So what? Widespread adoption of entomophagy (the practice of eating insects) has the potential to alter the demand profile for livestock, feed, grains, water and fertilizers going forward. This can happen in two ways. First, it’s possible that insects can be ground-up and included in current livestock feed, thereby reducing the need for other protein inputs.  Second, there is the possibility of direct human consumption that reduces the need for other animal proteins. Although this latter practice is met with cultural barriers in many parts of the world, more than 2 billion people currently consume insects as a direct source of food.

And for those in America who frown at the thought of consuming insects, you probably already consume some insects. Current FDA standards allow up to 30 insect fragments in 100 grams of peanut butter, up to 30 drosophila fly eggs in 100 grams of tomato sauce, up to 10 whole insects in 8 ounces of golden raisins, or up to 20 maggots in 100 grams of drained mushrooms. In fact, by some estimates, Americans are already consuming almost 500 grams of insects per year!

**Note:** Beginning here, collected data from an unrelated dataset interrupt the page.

Background: an optimization exercise with open tools, aiming at small area and a short achievable clock period. Do not read the settings as production practice.
At most, simulation tests tie the RTL to the original design; equivalence was not proved.
Only the layout flow was run in run 1; the RTL was not checked for function there.

==> flow/design.v (outline; a module is shown in full before it is edited, if it fits) <==
// module gardner_ted: 769 lines
// module loop_filter_pi: 311 lines
// module symbol_nco: 32 lines
// module timing_recovery_top: 39 lines
module timing_recovery_top (
  input  logic               clk,
  input  logic               reset_n,
  input  logic [31:0]        sample_i,     
  output logic [31:0]        sym_o,        
  output logic               sym_valid_o,
  output logic [18:0]        err_o,        
  output logic signed [11:0] ctrl_o
);
  // ...
==> flow/flow/run.sh <==
#!/bin/bash
# The standard layout (the standard.sh, unchanged synthesis and steps) with
# two make settings: the timing repair steps aim for 6 ns of setup slack
# (SETUP_SLACK_MARGIN=6), and every input and output port still gets its own
# buffer, but a buf_1 rather than the default delay buffer (BUFFER_PORTS_ARGS);
# the repair steps resize the ones on critical paths. The make output goes to
# standard_flow.log; each ORFS step also keeps its own log under orfs/logs.
set -euo pipefail
bash standard.sh SETUP_SLACK_MARGIN=6 "BUFFER_PORTS_ARGS=-buffer_cell sky130_fd_sc_hd__buf_1" finish > standard_flow.log 2>&1
==> flow/standard.sh <==
#!/bin/bash
# synth_recipe.tcl (not shown) runs the flow's synth.tcl, then flattens the netlist and writes it again
# the make line also repeats each setting of config.mk as NAME=value (left out here)
make -C /OpenROAD-flow-scripts/flow DESIGN_CONFIG=/design/flow/config.mk WORK_HOME=/design/flow/orfs CLKGATE_MAP_FILE= SYNTH_SCRIPT=/design/flow/synth_recipe.tcl "${@:-finish}"
==> flow/config.mk <==
export PLATFORM = sky130hd
export DESIGN_NAME = timing_recovery_top
export DESIGN_NICKNAME = timing_recovery_top
export VERILOG_FILES = /design/flow/design.v
export SDC_FILE = /design/flow/constraint.sdc
export NUM_CORES = 4
export LEC_CHECK = 0
export CAP_MARGIN = 20
export CORE_MARGIN = 2
export CORE_UTILIZATION = 40
export SLEW_MARGIN = 20
==> flow/constraint.sdc <==
create_clock -name core_clock -period 12.0 [get_ports {clk}]
set_input_delay 2.4000 -clock core_clock [delete_from_list [all_inputs] [get_ports {clk}]]
set_output_delay 2.4000 -clock core_clock [all_outputs]
set_load 0.01 [all_outputs]
Background: an optimization exercise with open tools, aiming at small area, a short achievable clock period and few clock cycles. Do not read the settings as production practice. Only simulation tests tie the RTL to the original design; equivalence was not proved. Power is estimated from default activity; no workload was simulated.

## run a
==> flow/design.v <==
`default_nettype none
package sknobs_hw_pkg;
   localparam int unsigned KT_NUM_ENTRIES = 16;
   localparam int unsigned KT_KEY_W       = 32;
   localparam int unsigned KT_VAL_W       = 64;
   typedef enum logic [1:0] {
      IDLE   = 2'd0,
      SEARCH = 2'd1,
      RESP   = 2'd2,
      WRITE  = 2'd3
   } kt_state_e;
   typedef enum logic {
      OP_GET = 1'b0,
      OP_SET = 1'b1
   } kt_op_e;
   typedef struct packed {
      logic [KT_KEY_W-1:0] key;
      logic [KT_VAL_W-1:0] value;
   } kt_entry_t;
endpackage
`default_nettype wire
`default_nettype none
module sknobs_kt_storage
#(
   parameter int unsigned NUM_ENTRIES = sknobs_hw_pkg::KT_NUM_ENTRIES,
   parameter int unsigned KEY_W       = sknobs_hw_pkg::KT_KEY_W,
   parameter int unsigned VAL_W       = sknobs_hw_pkg::KT_VAL_W
) (
   input  logic                   clk,
   input  logic [NUM_ENTRIES-1:0] wr_en,
   input  logic [KEY_W-1:0]       wr_key,
   input  logic [VAL_W-1:0]       wr_value,
   input  logic [KEY_W-1:0]       cmp_key,
   input  logic [NUM_ENTRIES-1:0] cmp_mask,
   output logic [NUM_ENTRIES-1:0] cmp_match,
   input  logic [NUM_ENTRIES-1:0] rd_sel,
   output logic [VAL_W-1:0]       rd_value
);
   logic [KEY_W-1:0] key_q   [NUM_ENTRIES];
   logic [VAL_W-1:0] value_q [NUM_ENTRIES];
   always_ff @(posedge clk) begin
      for (int i = 0; i < int'(NUM_ENTRIES); i++) begin
         if (wr_en[i]) begin
            key_q[i]   <= wr_key;
            value_q[i] <= wr_value;
         end
      end
   end
   always_comb begin
      for (int i = 0; i < int'(NUM_ENTRIES); i++) begin
         cmp_match[i] = cmp_mask[i] && (key_q[i] == cmp_key);
      end
   end
   always_comb begin
      rd_value = '0;
      for (int i = 0; i < int'(NUM_ENTRIES); i++) begin
         rd_value = rd_value | (value_q[i] & {VAL_W{rd_sel[i]}});
      end
   end
endmodule
`default_nettype wire
`default_nettype none
module sknobs_knob_table
#(
   parameter int unsigned NUM_ENTRIES = sknobs_hw_pkg::KT_NUM_ENTRIES,
   parameter int unsigned KEY_W       = sknobs_hw_pkg::KT_KEY_W,
   parameter int unsigned VAL_W       = sknobs_hw_pkg::KT_VAL_W,
   parameter int unsigned IDX_W       = $clog2(NUM_ENTRIES)
) (
   input  logic             clk,
   input  logic             rst,
   input  logic             clear,
   input  logic             set_valid,
   output logic             set_ready,
   input  logic [KEY_W-1:0] set_key,
   input  logic [VAL_W-1:0] set_value,
   output logic             set_err,
   input  logic             get_valid,
   output logic             get_ready,
   input  logic [KEY_W-1:0] get_key,
   input  logic [VAL_W-1:0] get_default,
   output logic             rsp_valid,
   input  logic             rsp_ready,
   output logic [VAL_W-1:0] rsp_value,
   output logic             rsp_exists,
   output logic [IDX_W:0]   count,
   output logic             full
);
   localparam int unsigned CNT_W = IDX_W + 1;
   logic [CNT_W-1:0]       count_q;         
   logic                   err_q;           
   logic                   r_valid_q;       
   logic                   r_set_q;         
   logic [KEY_W-1:0]       r_key_q;
   logic [VAL_W-1:0]       r_val_q;         
   logic [NUM_ENTRIES-1:0] r_hit_q;         
   logic                   r_app_q;         
   logic [NUM_ENTRIES-1:0] wvalid_q;        
   logic [NUM_ENTRIES-1:0] next_q;          
   logic                   rsp_valid_q;
   logic [VAL_W-1:0]       rsp_value_q;
   logic                   rsp_exists_q;
   logic                   pend_q;          
   logic                   stall;
   logic [KEY_W-1:0]       a_key;
   logic [VAL_W-1:0]       a_val;
   logic [NUM_ENTRIES-1:0] a_match, a_hit, r_w;
   logic                   a_fwd, a_any, a_new, full_w;
   assign stall  = r_valid_q && !r_set_q && rsp_valid_q && !rsp_ready;
   assign full_w = r_app_q ? (count_q == CNT_W'(NUM_ENTRIES - 1)) : count_q[IDX_W];
   assign a_key  = {get_valid ? get_key[KEY_W-1:KEY_W/2] : set_key[KEY_W-1:KEY_W/2],
                    set_valid ? set_key[KEY_W/2-1:0]     : get_key[KEY_W/2-1:0]};
   assign a_val  = {set_valid ? set_value[VAL_W-1:VAL_W/2] : get_default[VAL_W-1:VAL_W/2],
                    get_valid ? get_default[VAL_W/2-1:0]   : set_value[VAL_W/2-1:0]};
   assign r_w    = r_hit_q | (r_app_q ? next_q : '0);
   assign a_fwd  = r_valid_q && r_set_q && (|r_w) && (r_key_q == a_key);
   assign a_any = (|a_match) || a_fwd;
   assign a_new = set_valid && !a_any;
   assign a_hit = a_match | (a_fwd ? r_w : '0);
   logic [NUM_ENTRIES-1:0] wr_en;
   logic                   do_get;
   logic [VAL_W-1:0]       rd_value;
   logic                   r_any;
   assign wr_en  = (r_valid_q && r_set_q) ? r_w : '0;
   assign do_get = r_valid_q && !r_set_q && !stall;
   assign r_any  = |r_hit_q;
   sknobs_kt_storage #(
      .NUM_ENTRIES (NUM_ENTRIES),
      .KEY_W       (KEY_W),
      .VAL_W       (VAL_W)
   ) u_storage (
      .clk       (clk),
      .wr_en     (wr_en),
      .wr_key    (r_key_q),
      .wr_value  (r_val_q),
      .cmp_key   (a_key),
      .cmp_mask  (wvalid_q),
      .cmp_match (a_match),
      .rd_sel    (r_hit_q),
      .rd_value  (rd_value)
   );
   always_ff @(posedge clk) begin
      r_key_q <= a_key;
      if (!stall) begin
         r_set_q <= set_valid;
         r_val_q <= a_val;
         r_hit_q <= a_hit;
      end
      if (do_get) begin
         rsp_value_q  <= r_any ? rd_value : r_val_q;
         rsp_exists_q <= r_any;
      end
      if (rst) begin
         count_q     <= '0;
         wvalid_q    <= '0;
         next_q      <= NUM_ENTRIES'(1);
         err_q       <= 1'b0;
         r_valid_q   <= 1'b0;
         r_app_q     <= 1'b0;
         rsp_valid_q <= 1'b0;
         pend_q      <= 1'b0;
      end else begin
         err_q   <= !stall && a_new && full_w;
         r_app_q <= !stall && a_new && !full_w;
         if (clear) begin
            count_q  <= '0;
            wvalid_q <= '0;
            next_q   <= NUM_ENTRIES'(1);
         end else if (r_app_q) begin
            count_q  <= count_q + CNT_W'(1);
            next_q   <= next_q << 1;
            wvalid_q <= wvalid_q | next_q;
         end
         if (!stall) r_valid_q <= set_valid || get_valid;
         if (do_get) rsp_valid_q <= 1'b1;
         else if (rsp_ready) rsp_valid_q <= 1'b0;
         pend_q <= (stall || get_valid) && (do_get || (rsp_valid_q && !rsp_ready));
      end
   end
   assign set_ready  = !pend_q || rsp_ready;
   assign get_ready  = !pend_q || rsp_ready;
   assign rsp_valid  = rsp_valid_q;
   assign rsp_value  = rsp_value_q;
   assign rsp_exists = rsp_exists_q;
   assign set_err    = err_q;
   assign count      = r_app_q ? count_q + CNT_W'(1) : count_q;
   assign full       = full_w;
endmodule
`default_nettype wire
Settings: LEC_CHECK=0, CAP_MARGIN=20, CORE_MARGIN=2, CORE_UTILIZATION=70, SETUP_SLACK_MARGIN=3.0, SLEW_MARGIN=20; clock period 6.0 ns.
standard.sh (not shown) runs the stock make flow with config.mk's settings and CLKGATE_MAP_FILE= SYNTH_SCRIPT=/design/flow/synth_recipe.tcl, a recipe that flattens the netlist after the stock synthesis.
==> flow/flow/run.sh <==
#!/bin/bash
# Standard ORFS layout (the standard.sh) with two placement/CTS choices changed:
#  - port buffers use buf_1 instead of the default delay-buffer cell;
#  - CTS clusters up to 14 sinks per clkbuf_8 leaf and inserts no dummy loads.
# Every tool's full output goes to a log file in this folder (and ORFS's own logs).
set -euo pipefail
export BUFFER_PORTS_ARGS="-buffer_cell sky130_fd_sc_hd__buf_1"
export CTS_ARGS="-sink_clustering_enable -repair_clock_nets -dont_use_dummy_load -buf_list sky130_fd_sc_hd__clkbuf_8 -sink_clustering_size 14 -sink_clustering_max_diameter 50"
bash standard.sh finish > orfs_make.log 2>&1
cp orfs/logs/*/sknobs_knob_table/base/*.log . 2>/dev/null || true
test -f out/final.def
Testbench counts of run a, summed over its fixed seeds: cycles 8,013.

How might insect protein help the ~1 billion chronically undernourished people on this planet, or how could mass adoption of cricket consumption alter demand for grains?  Many, including me, believe that a booming middle class in the developing world is going to drive animal protein demand for some time to come, generating an exponential demand ripple through the grain markets, fertilizer industry, and the entire agriculture complex.  Our backyard protein powerhouses however, have the potential to derail this thesis by drastically reducing the need for livestock, feed, grains, water, and fertilizers; for that reason alone, edible insect developments merit close attention from investors, regulators, and policymakers alike.